Ahora se lo que, ya entonces, sabia perfectamente pero no quería decírmelo, pues tú cada vez estabas más lejana en aquella pradera, gimiendo pero con un rastro de pena detrás de tus jadeos de plata, y tus manos se iban volviendo más tristes en sus largos dedos de uñas mordidas.
- ¿No decías que ya lo habías dejado, Sabrina?

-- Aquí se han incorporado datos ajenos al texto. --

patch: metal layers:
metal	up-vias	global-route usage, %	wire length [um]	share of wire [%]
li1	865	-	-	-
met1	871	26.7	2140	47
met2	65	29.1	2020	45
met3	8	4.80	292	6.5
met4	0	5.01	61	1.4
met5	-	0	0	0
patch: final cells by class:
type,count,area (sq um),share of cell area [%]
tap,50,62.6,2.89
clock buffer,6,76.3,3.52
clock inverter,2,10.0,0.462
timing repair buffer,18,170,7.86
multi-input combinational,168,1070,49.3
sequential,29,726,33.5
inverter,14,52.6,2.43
## config.mk

```make
export PLATFORM = sky130hd
export DESIGN_NAME = fifo_flagged
export DESIGN_NICKNAME = d
export VERILOG_FILES = /design/src/rtl/fifo_flagged.sv
export SDC_FILE = /design/constraint.sdc
export NUM_CORES = 1
export LEC_CHECK = 0
export ABC_AREA = 0
export ABC_CLOCK_PERIOD_IN_PS = 1950
export CAP_MARGIN = 0
export CORE_UTILIZATION = 35
export CTS_BUF_LIST = sky130_fd_sc_hd__clkbuf_16
export CTS_CLUSTER_SIZE = 12
export DETAILED_ROUTE_END_ITERATION = 10
export PLACE_DENSITY = 0.57
export SLEW_MARGIN = 30
export SYNTH_ARGS = -nofsm -noshare
export SYNTH_HDL_FRONTEND = slang
export SYNTH_SLANG_ARGS = --single-unit
```

## constraint.sdc

```tcl
create_clock -name clk -period 1.95 [get_ports clk]
set_clock_uncertainty 0.15 [all_clocks]
set_input_delay 0.195 -clock clk [delete_from_list [all_inputs] [get_ports clk]]
set_output_delay 0.195 -clock clk [all_outputs]
set_load 0.005 [all_outputs]
```
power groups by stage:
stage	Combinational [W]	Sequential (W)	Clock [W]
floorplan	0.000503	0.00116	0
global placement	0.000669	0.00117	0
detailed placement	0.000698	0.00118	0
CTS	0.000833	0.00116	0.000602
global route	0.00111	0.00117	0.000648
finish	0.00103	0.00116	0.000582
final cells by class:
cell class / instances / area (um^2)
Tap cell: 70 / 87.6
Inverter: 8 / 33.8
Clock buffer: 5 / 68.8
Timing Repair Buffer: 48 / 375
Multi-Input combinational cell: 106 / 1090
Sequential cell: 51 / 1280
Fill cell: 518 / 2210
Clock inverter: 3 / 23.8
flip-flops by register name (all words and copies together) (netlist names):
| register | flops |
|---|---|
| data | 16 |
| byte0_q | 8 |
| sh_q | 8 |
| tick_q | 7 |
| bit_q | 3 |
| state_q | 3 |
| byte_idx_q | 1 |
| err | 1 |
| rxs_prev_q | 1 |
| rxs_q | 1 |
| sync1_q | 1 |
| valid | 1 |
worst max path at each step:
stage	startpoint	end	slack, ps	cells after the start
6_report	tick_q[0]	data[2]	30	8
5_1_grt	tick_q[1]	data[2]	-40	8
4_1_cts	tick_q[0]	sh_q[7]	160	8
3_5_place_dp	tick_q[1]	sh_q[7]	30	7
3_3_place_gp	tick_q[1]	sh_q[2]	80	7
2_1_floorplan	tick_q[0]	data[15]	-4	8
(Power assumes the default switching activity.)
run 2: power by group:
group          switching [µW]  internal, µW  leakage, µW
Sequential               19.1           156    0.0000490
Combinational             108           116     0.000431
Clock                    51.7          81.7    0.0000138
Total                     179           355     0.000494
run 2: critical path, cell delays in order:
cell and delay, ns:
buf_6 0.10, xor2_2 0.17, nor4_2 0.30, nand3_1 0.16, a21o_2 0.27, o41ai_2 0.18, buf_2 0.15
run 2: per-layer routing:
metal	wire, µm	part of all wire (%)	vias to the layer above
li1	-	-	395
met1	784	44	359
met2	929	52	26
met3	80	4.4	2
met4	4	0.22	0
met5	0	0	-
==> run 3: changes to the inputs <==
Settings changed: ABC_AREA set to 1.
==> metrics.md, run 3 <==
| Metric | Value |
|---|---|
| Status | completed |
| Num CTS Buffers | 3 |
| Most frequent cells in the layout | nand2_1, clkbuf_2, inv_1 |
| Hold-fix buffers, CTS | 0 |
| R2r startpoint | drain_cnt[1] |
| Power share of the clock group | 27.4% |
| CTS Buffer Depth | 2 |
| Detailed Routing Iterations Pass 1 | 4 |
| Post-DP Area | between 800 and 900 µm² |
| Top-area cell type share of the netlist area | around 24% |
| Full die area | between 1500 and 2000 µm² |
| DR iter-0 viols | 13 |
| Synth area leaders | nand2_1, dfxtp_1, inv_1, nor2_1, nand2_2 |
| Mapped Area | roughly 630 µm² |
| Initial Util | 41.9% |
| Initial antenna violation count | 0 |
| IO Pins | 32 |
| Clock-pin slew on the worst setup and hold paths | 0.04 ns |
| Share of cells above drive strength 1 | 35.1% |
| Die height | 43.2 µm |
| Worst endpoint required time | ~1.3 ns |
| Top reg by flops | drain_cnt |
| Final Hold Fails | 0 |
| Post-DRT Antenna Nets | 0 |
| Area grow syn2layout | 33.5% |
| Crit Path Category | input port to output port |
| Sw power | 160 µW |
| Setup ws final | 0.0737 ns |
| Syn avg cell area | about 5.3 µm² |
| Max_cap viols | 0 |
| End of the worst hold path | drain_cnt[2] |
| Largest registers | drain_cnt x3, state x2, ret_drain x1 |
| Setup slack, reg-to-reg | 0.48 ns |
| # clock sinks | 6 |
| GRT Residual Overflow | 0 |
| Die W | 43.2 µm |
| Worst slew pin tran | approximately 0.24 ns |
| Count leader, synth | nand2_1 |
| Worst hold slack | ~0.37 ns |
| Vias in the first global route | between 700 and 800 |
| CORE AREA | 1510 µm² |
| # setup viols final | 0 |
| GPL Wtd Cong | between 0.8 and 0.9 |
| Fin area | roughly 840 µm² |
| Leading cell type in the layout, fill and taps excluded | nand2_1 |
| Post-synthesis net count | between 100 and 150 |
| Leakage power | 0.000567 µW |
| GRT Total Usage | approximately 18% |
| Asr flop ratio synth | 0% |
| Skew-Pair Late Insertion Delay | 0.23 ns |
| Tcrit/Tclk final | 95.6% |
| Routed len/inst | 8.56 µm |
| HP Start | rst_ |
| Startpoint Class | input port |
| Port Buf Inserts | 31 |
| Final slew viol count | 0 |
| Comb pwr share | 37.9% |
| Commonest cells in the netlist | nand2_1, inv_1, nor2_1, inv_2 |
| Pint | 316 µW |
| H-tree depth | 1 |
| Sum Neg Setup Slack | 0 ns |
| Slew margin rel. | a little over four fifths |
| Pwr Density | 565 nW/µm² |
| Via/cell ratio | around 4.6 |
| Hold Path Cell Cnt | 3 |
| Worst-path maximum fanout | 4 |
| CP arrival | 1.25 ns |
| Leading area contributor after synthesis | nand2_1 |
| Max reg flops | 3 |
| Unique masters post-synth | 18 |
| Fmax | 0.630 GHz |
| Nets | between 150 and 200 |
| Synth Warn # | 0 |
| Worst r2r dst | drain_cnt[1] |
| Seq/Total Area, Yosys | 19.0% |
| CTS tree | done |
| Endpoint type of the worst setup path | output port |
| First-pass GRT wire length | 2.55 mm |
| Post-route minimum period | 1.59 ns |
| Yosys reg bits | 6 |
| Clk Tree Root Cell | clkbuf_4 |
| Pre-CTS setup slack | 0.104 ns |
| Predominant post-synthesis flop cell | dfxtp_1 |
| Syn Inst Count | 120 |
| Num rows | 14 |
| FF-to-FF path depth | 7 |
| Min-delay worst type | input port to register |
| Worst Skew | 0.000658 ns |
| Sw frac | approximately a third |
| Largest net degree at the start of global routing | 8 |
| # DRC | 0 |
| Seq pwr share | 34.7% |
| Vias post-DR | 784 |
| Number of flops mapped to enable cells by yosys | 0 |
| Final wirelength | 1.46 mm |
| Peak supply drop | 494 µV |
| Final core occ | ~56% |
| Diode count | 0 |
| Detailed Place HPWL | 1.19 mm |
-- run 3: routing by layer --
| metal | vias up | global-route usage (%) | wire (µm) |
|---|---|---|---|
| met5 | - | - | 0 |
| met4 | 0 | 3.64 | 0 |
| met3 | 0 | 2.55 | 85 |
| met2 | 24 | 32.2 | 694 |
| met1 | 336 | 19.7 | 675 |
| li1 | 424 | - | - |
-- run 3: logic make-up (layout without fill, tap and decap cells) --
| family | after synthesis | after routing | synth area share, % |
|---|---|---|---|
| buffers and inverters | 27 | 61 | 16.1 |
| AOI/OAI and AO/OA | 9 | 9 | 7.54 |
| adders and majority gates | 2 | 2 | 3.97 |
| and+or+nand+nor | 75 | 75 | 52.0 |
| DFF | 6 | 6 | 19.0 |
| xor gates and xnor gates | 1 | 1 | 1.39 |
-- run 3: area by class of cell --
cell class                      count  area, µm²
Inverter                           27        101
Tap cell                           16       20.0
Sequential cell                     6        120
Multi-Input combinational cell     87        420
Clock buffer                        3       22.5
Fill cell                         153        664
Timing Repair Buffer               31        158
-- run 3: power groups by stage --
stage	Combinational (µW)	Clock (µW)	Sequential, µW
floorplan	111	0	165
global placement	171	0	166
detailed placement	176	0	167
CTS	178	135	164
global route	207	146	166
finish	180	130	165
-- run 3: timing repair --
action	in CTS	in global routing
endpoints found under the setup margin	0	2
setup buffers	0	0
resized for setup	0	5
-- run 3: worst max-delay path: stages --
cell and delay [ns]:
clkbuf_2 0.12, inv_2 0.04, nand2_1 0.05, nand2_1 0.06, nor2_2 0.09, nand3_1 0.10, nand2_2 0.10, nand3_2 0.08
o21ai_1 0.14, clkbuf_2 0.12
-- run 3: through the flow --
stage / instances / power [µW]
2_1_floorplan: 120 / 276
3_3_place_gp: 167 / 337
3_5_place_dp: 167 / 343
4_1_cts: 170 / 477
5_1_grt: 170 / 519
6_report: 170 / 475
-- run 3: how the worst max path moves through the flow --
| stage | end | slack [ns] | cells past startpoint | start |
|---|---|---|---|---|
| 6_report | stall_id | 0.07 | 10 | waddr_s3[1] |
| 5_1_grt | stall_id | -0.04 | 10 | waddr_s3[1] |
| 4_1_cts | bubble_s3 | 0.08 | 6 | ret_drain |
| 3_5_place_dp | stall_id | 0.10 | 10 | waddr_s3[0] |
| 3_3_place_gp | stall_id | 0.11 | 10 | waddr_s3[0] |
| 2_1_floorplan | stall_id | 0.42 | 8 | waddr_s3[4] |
==> config.mk <==
export PLATFORM = sky130hd
export DESIGN_NAME = alu_issue_queue
export DESIGN_NICKNAME = d
export VERILOG_FILES = /design/src/rtl/rv32i_types.sv /design/src/rtl/oldest_ready_select.sv /design/src/rtl/alu_issue_queue.sv
export SDC_FILE = /design/constraint.sdc
export NUM_CORES = 2
export LEC_CHECK = 0
export ABC_AREA = 1
export BUFFER_PORTS_ARGS = -buffer_cell sky130_fd_sc_hd__buf_4
export CORE_ASPECT_RATIO = 1.2
export CORE_MARGIN = 3
export CORE_UTILIZATION = 60
export CTS_CLUSTER_SIZE = 10
export DETAILED_ROUTE_END_ITERATION = 10
export GPL_ROUTABILITY_DRIVEN = 0
export PLACE_DENSITY = 0.81
export RECOVER_POWER = 100
export SYNTH_ARGS = -nofsm -noshare
export SYNTH_HDL_FRONTEND = slang
export SYNTH_SLANG_ARGS = --single-unit
==> constraint.sdc <==
create_clock -name clk -period 30.9 [get_ports clk]
set_input_delay 1.545 -clock clk [delete_from_list [all_inputs] [get_ports clk]]
set_output_delay 1.545 -clock clk [all_outputs]
set_load 0.01 [all_outputs]
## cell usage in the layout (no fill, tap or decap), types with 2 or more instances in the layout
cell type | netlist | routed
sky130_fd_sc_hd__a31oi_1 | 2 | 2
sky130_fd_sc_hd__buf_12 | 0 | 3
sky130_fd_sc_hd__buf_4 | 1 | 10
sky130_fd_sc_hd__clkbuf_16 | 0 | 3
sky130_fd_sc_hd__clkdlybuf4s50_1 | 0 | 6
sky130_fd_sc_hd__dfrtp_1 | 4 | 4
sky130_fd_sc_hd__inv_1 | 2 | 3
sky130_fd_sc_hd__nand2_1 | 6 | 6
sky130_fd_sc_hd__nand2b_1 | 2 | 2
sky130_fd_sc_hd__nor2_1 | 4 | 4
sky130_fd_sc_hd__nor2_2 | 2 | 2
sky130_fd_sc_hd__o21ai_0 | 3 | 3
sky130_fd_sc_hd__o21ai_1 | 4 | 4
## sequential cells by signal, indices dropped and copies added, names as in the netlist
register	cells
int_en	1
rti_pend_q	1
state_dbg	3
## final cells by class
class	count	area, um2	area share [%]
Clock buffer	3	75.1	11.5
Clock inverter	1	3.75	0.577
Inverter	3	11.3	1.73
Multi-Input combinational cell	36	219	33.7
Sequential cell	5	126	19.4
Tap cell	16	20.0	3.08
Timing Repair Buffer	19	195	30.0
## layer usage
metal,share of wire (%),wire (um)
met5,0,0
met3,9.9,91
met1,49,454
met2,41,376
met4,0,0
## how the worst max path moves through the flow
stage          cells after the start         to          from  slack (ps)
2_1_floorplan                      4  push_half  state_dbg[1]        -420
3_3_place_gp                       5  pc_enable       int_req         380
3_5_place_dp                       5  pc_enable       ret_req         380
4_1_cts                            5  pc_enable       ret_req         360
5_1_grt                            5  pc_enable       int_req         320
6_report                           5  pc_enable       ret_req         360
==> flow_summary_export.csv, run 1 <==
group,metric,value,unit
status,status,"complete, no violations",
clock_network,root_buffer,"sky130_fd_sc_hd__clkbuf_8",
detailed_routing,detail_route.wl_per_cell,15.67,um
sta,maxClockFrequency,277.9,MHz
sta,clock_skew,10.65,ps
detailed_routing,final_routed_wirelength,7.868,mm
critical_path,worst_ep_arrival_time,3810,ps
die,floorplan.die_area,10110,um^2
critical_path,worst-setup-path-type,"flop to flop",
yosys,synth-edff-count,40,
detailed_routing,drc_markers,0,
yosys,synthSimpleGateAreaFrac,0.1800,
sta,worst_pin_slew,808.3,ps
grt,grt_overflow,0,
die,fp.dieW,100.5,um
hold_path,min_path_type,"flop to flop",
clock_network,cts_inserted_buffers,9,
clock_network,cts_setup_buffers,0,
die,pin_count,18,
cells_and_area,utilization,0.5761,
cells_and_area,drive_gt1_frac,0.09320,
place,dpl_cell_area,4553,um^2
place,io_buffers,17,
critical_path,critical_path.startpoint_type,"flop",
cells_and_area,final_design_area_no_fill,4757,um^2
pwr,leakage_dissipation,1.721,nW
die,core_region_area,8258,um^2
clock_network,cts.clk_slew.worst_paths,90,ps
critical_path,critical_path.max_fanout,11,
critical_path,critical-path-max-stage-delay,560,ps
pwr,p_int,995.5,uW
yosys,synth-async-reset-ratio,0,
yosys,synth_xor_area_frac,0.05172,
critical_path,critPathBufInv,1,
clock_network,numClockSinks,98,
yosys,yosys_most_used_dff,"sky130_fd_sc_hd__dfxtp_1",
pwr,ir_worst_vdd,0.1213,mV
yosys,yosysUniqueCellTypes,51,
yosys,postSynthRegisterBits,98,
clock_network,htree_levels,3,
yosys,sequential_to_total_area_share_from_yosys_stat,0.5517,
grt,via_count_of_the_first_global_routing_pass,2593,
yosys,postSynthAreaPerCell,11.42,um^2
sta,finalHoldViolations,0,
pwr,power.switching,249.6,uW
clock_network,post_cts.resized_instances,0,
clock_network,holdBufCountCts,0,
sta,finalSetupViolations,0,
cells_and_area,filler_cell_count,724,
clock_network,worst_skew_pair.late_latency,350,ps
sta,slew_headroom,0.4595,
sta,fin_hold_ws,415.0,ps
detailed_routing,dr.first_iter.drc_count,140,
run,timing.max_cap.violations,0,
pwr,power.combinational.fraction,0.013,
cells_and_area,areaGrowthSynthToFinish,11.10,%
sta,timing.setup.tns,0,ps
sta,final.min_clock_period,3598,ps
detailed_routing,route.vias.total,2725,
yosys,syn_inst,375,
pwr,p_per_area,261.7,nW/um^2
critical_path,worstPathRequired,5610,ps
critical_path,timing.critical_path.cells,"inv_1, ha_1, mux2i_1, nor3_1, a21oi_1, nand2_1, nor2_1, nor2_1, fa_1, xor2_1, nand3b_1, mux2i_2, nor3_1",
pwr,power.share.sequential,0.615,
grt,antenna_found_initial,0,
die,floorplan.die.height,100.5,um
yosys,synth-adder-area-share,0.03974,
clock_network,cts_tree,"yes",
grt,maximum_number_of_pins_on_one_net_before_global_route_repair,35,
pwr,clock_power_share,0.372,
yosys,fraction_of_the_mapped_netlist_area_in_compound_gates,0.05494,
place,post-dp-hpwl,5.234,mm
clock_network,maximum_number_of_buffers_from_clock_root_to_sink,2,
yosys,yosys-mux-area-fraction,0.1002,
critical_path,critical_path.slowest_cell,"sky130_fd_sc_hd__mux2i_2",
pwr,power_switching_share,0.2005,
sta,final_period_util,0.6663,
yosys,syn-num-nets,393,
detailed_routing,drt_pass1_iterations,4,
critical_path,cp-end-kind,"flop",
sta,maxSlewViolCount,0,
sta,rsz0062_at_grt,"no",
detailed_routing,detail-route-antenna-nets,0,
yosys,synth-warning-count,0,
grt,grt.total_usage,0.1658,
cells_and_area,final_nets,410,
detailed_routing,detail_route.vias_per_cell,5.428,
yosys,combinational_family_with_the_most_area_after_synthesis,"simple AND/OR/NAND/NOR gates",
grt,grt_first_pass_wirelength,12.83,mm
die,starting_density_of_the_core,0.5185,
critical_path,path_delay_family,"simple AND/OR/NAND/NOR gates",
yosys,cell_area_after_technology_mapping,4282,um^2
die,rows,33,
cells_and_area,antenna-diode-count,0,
[src/rtl/i2s_mic_rx_if.sv]
// I2S microphone pins plus the processed-sample output of the receiver.
// The receiver uses the master modport; a microphone model or consumer uses the slave modport.
interface i2s_mic_rx_if;
  logic               i2s_sck;
  logic               i2s_ws;
  logic               i2s_sd;
  logic signed [17:0] adata0;
  logic               adatardy;
  logic               clip;

  modport master (
    output i2s_sck,
    output i2s_ws,
    output adata0,
    output adatardy,
    output clip,
    input  i2s_sd
  );

  modport slave (
    input  i2s_sck,
    input  i2s_ws,
    input  adata0,
    input  adatardy,
    input  clip,
    output i2s_sd
  );
endinterface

- Exactamente igual que tú con el tabaco.
Touche.
Tocado y hundido.
Igual que un barquito que muy pronto iba a naufragar, pues tú me lo decías a gritos y yo era sordo y ciego a las advertencias, a esa sonrisa de papel y los ojos llorosos en el fondo de su lago que yo no quería ver, pues te amaba como jamás se había inventado, y te quería todos tus gestos, y en especial ese dulce abandono que sucedía tras las llamas del infierno que tantas veces
se confundía con aquella canción de Relax,
¿La recuerdas? Especialmente el momento mágico de una cascada de agua cayendo sobre nuestros cuerpos, como si todos los dulces sueños anteriores reventaran igual que amapolas sobre la hierba,
y aquel arroyo que venía más allá de los muros de piedra seca para crear una curva en donde crecían zarzas y un avellano entonces sin hojas, tan desnudo como estabas tú debajo de tu ropa, conociéndote como un ciego aquí y en Penta´s, incluso en la urbanización vieja que algunas noches recorríamos ateridos de frío y yo cantaba frases al oído y tu enrojecías, pues aquella canción era, igual que Barry white, el santo y seña de nuestras excursiones a los infiernos que tanto ansiábamos a la vez que nos producían tanto ¿miedo?
No, tal vez no era esa la palabra, pues tenía que ver con el respeto pero también con lo prohibido, con las ansias por descubrir el origen de tus hielos que se guardaban en un arcón que sólo se abría con algunos besos precisos que arrancaban muy cerca del lóbulo de tu oreja, mientras mis manos se llenaban de grandes melocotones maduros y
Más allá de todo se encontraba aquello, tan suave y misterioso, algo con la densidad pastosa de los sueños que mandaba señales de socorro mientras el rocío caía a la hierba como un atardecer adelantado en el que nosotros respirábamos fuego
los cristales ardientes de tu aliento que se me clavaba como miles de pequeñas muertes y un escozor a gloria en las entrañas más escondidas que ahora florecían sin cesar, igual que tus pechos o el vientre: fuegos de artificio entre el infierno y los sueños, tan dulces hasta que reventaron en mil pedazos bajo la voz de Barbara Streisand, y se cerraron los cofres de hielo y se marcho la carpa de los gitanos dejando esta pradera sola y silenciosa a la que sólo volvía para fumar un nuevo cigarro mientras me dejaba llorar sin tiempo ni testigos.